Un recorrido por la historia del stress, su biología y su impacto en el cuerpo
- Ana Ricci
- 4 abr
- 2 Min. de lectura
Aunque hoy el estrés parezca una palabra cotidiana, no siempre formó parte de nuestro lenguaje. Durante siglos, las personas hablaron de nervios, angustia, cansancio o melancolía, pero el concepto de “estrés” como lo entendemos hoy no existía formalmente hasta mediados del siglo XX.
El primer gran paso para comprenderlo fue dado por el médico y fisiólogo Hans Selye en los años 1930. Mientras estudiaba los efectos de ciertas hormonas en ratas de laboratorio, notó que, independientemente del tipo de estímulo que recibieran (frío, calor, dolor, ayuno), todos producían respuestas similares en el cuerpo: inflamación de las glándulas suprarrenales, debilitamiento del sistema inmune y úlceras. A eso lo llamó Síndrome General de Adaptación, y en 1956 publicó su libro “The Stress of Life”, donde por primera vez presentó al “estrés” como una respuesta fisiológica a demandas del entorno.

Desde entonces, el concepto de estrés fue creciendo.

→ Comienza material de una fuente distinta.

`config.mk`:
```
export PLATFORM = sky130hd
export DESIGN_NAME = aes_key_sched_ctrl
export DESIGN_NICKNAME = d
export VERILOG_FILES = /design/src/rtl/aes_key_sched_ctrl.sv
export SDC_FILE = /design/constraint.sdc
export NUM_CORES = 2
export LEC_CHECK = 0
export ABC_CLOCK_PERIOD_IN_PS = 3250
export CORE_MARGIN = 1
export CORE_UTILIZATION = 55
export DETAILED_ROUTE_END_ITERATION = 10
export MAX_ROUTING_LAYER = met4
export PLACE_DENSITY = 0.84
export SKIP_CTS_REPAIR_TIMING = 1
export SLEW_MARGIN = 10
export SYNTH_ARGS = -nofsm -noshare
export SYNTH_HDL_FRONTEND = slang
export SYNTH_SLANG_ARGS = --single-unit
export TNS_END_PERCENT = 50
```
`constraint.sdc`:
```
create_clock -name clk_i -period 3.25 [get_ports clk_i]
set_input_delay 0.4875 -clock clk_i [delete_from_list [all_inputs] [get_ports clk_i]]
set_output_delay 0.4875 -clock clk_i [all_outputs]
set_load 0.02 [all_outputs]
```
## src/rtl/fifo_reader_pkg.sv

```systemverilog
// Shared types and sizing for the FIFO read-side controller.
//   rd_state_e : controller FSM states
//   SKID_DEPTH : number of skid buffer entries
//   OCC_W      : width of the skid buffer occupancy count
package fifo_reader_pkg;

  localparam int unsigned SKID_DEPTH = 3;
  localparam int unsigned OCC_W      = 2;

  typedef enum logic [1:0] {
    RUN   = 2'd0,
    FLUSH = 2'd1,
    DONE  = 2'd2
  } rd_state_e;

endpackage : fifo_reader_pkg

```

## src/rtl/fifo_skid_buf.sv

```systemverilog
// Three-entry register FIFO that soaks up the upstream read latency.
//   clk, rst_n  : clock, async active-low reset
//   clear_i     : drop all entries (wins over push/pop)
//   push_i      : write push_data_i at the tail
//   pop_i       : drop the head entry
//   head_o      : head entry (entry 0), 0 after reset
//   occ_o       : number of valid entries, 0..3
module fifo_skid_buf
  import fifo_reader_pkg::*;
#(
  parameter int unsigned WIDTH = 8
) (
  input  logic             clk,
  input  logic             rst_n,
  input  logic             clear_i,
  input  logic             push_i,
  input  logic [WIDTH-1:0] push_data_i,
  input  logic             pop_i,
  output logic [WIDTH-1:0] head_o,
  output logic [OCC_W-1:0] occ_o
);

  logic [WIDTH-1:0] mem_q [SKID_DEPTH];
  logic [OCC_W-1:0] occ_q;
  logic             pop_ok;
  logic             push_ok;
  logic [OCC_W-1:0] wr_idx;

  localparam logic [OCC_W-1:0] OCC_FULL = OCC_W'(SKID_DEPTH);

  assign pop_ok  = pop_i && (occ_q != '0);
  assign push_ok = push_i && ((occ_q != OCC_FULL) || pop_ok);
  // Tail slot after any same-cycle shift of the head.
  assign wr_idx  = occ_q - OCC_W'(pop_ok);

  // Shift-register storage: entry 0 is always the head.
  always_ff @(posedge clk or negedge rst_n) begin
    if (!rst_n) begin
      occ_q    <= '0;
      mem_q[0] <= '0;
      mem_q[1] <= '0;
      mem_q[2] <= '0;
    end else if (clear_i) begin
      occ_q <= '0;
    end else begin
      if (pop_ok) begin
        mem_q[0] <= mem_q[1];
        mem_q[1] <= mem_q[2];
      end
      // Placed after the shift so a write to the vacated slot wins.
      if (push_ok) begin
        case (wr_idx)
          2'd0:    mem_q[0] <= push_data_i;
          2'd1:    mem_q[1] <= push_data_i;
          default: mem_q[2] <= push_data_i;
        endcase
      end
      occ_q <= occ_q + OCC_W'(push_ok) - OCC_W'(pop_ok);
    end
  end

  assign head_o = mem_q[0];
  assign occ_o  = occ_q;

  // A push into a full buffer with no pop means the read throttle is broken.
  a_no_overflow : assert property (@(posedge clk) disable iff (!rst_n)
    !(push_i && !pop_ok && !clear_i && (occ_q == OCC_FULL)));

endmodule : fifo_skid_buf

```

## src/rtl/fifo_reader.sv

```systemverilog
// Drains a one-cycle-latency synchronous FIFO into a valid/ready stream.
//   clk, rst_n            : clock, async active-low reset
//   fifo_empty/rd_en/data : upstream FIFO read port (data valid cycle after read)
//   m_valid/ready/data    : output stream, m_data is the skid buffer head
//   flush_req             : pulse to discard buffered and queued words
//   flush_busy/done       : flush in progress / one-cycle completion pulse
//   rd_count              : delivered-word count, wraps
module fifo_reader
  import fifo_reader_pkg::*;
#(
  parameter int unsigned WIDTH = 8,
  parameter int unsigned CNT_W = 16
) (
  input  logic             clk,
  input  logic             rst_n,
  input  logic             fifo_empty,
  output logic             fifo_rd_en,
  input  logic [WIDTH-1:0] fifo_data,
  output logic             m_valid,
  input  logic             m_ready,
  output logic [WIDTH-1:0] m_data,
  input  logic             flush_req,
  output logic             flush_busy,
  output logic             flush_done,
  output logic [CNT_W-1:0] rd_count
);

  localparam int unsigned CMT_W = OCC_W + 1;

  rd_state_e        state_q, state_d;
  logic             inflight_q;
  logic [CNT_W-1:0] rd_count_q;
  logic [OCC_W-1:0] occ;
  logic [WIDTH-1:0] head;
  logic [CMT_W-1:0] committed;
  logic             push, pop, clear;

  // Words already owned by the buffer, including one still in the FIFO read stage.
  assign committed = CMT_W'(occ) + CMT_W'(inflight_q);

  // State register, read pipeline flag and delivered-word counter.
  always_ff @(posedge clk or negedge rst_n) begin
    if (!rst_n) begin
      state_q    <= RUN;
      inflight_q <= 1'b0;
      rd_count_q <= '0;
    end else begin
      state_q    <= state_d;
      inflight_q <= fifo_rd_en;
      if (pop) rd_count_q <= rd_count_q + CNT_W'(1);
    end
  end

  // Next-state and stream/read control.
  always_comb begin
    state_d    = state_q;
    fifo_rd_en = 1'b0;
    m_valid    = 1'b0;
    flush_busy = 1'b0;
    flush_done = 1'b0;
    clear      = 1'b0;
    case (state_q)
      RUN: begin
        m_valid    = (occ != '0);
        fifo_rd_en = rst_n && !fifo_empty && (committed < CMT_W'(SKID_DEPTH));
        if (flush_req) begin
          state_d = FLUSH;
          clear   = 1'b1;
        end
      end
      FLUSH: begin
        flush_busy = 1'b1;
        fifo_rd_en = rst_n && !fifo_empty;
        if (fifo_empty && !inflight_q) state_d = DONE;
      end
      DONE: begin
        flush_busy = 1'b1;
        flush_done = 1'b1;
        state_d    = RUN;
      end
      default: state_d = RUN;
    endcase
  end

  // Returning data is only kept in RUN; during FLUSH it is dropped on arrival.
  assign push = inflight_q && (state_q == RUN);
  assign pop  = m_valid && m_ready;

  fifo_skid_buf #(
    .WIDTH (WIDTH)
  ) u_skid (
    .clk         (clk),
    .rst_n       (rst_n),
    .clear_i     (clear),
    .push_i      (push),
    .push_data_i (fifo_data),
    .pop_i       (pop),
    .head_o      (head),
    .occ_o       (occ)
  );

  assign m_data   = head;
  assign rd_count = rd_count_q;

endmodule : fifo_reader

```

Comenzó a relacionarse con el estilo de vida, con la presión social, con el trabajo, y se comprendió que no era solo algo físico, sino también emocional y mental. En la actualidad, el estrés es reconocido como una de las principales causas de desequilibrio en la salud global.
Pero… ¿qué es exactamente el estrés?
Desde el punto de vista biológico, el estrés es una respuesta natural del cuerpo ante una situación que percibimos como amenazante, desafiante o exigente. Es una activación del sistema nervioso que prepara al organismo para reaccionar: luchar, huir o adaptarse.
Cuando algo nos estresa, el cerebro (particularmente el hipotálamo) activa una cascada hormonal que incluye la liberación de adrenalina y cortisol, conocidas como las “hormonas del estrés”. Esto provoca varios cambios:
– El corazón late más rápido
– La respiración se acelera
– Los músculos se tensan
– Aumenta la glucosa en sangre
– Se inhiben funciones no esenciales (como la digestión o la inmunidad)
Todo esto tiene sentido si hay un peligro real. El problema aparece cuando este estado de activación se sostiene en el tiempo, como sucede hoy frente al ritmo acelerado de vida, la sobreexigencia, las preocupaciones constantes y la falta de descanso profundo. El cuerpo, que está preparado para activar el estrés en momentos puntuales, se queda en modo alerta… y eso desgasta.
A largo plazo, el estrés crónico puede generar desequilibrios importantes: insomnio, ansiedad, irritabilidad, contracturas, problemas digestivos, fatiga, debilidad inmune y dificultades para concentrarse o tomar decisiones. Y lo más importante: desconexión del cuerpo, del presente y de uno mismo.
Por eso, hablar de estrés no es hablar solo de una respuesta biológica. Es hablar de cómo vivimos. De cómo nos tratamos, cómo respiramos, cómo descansamos, cómo sentimos.
Y también de cómo podemos volver a habitar el cuerpo con más calma, reconectar con lo esencial y recuperar la energía que el estrés consume.
Hoy, más que nunca, aprender a reconocer el estrés no es una moda:
Es una forma de cuidar la vida desde adentro.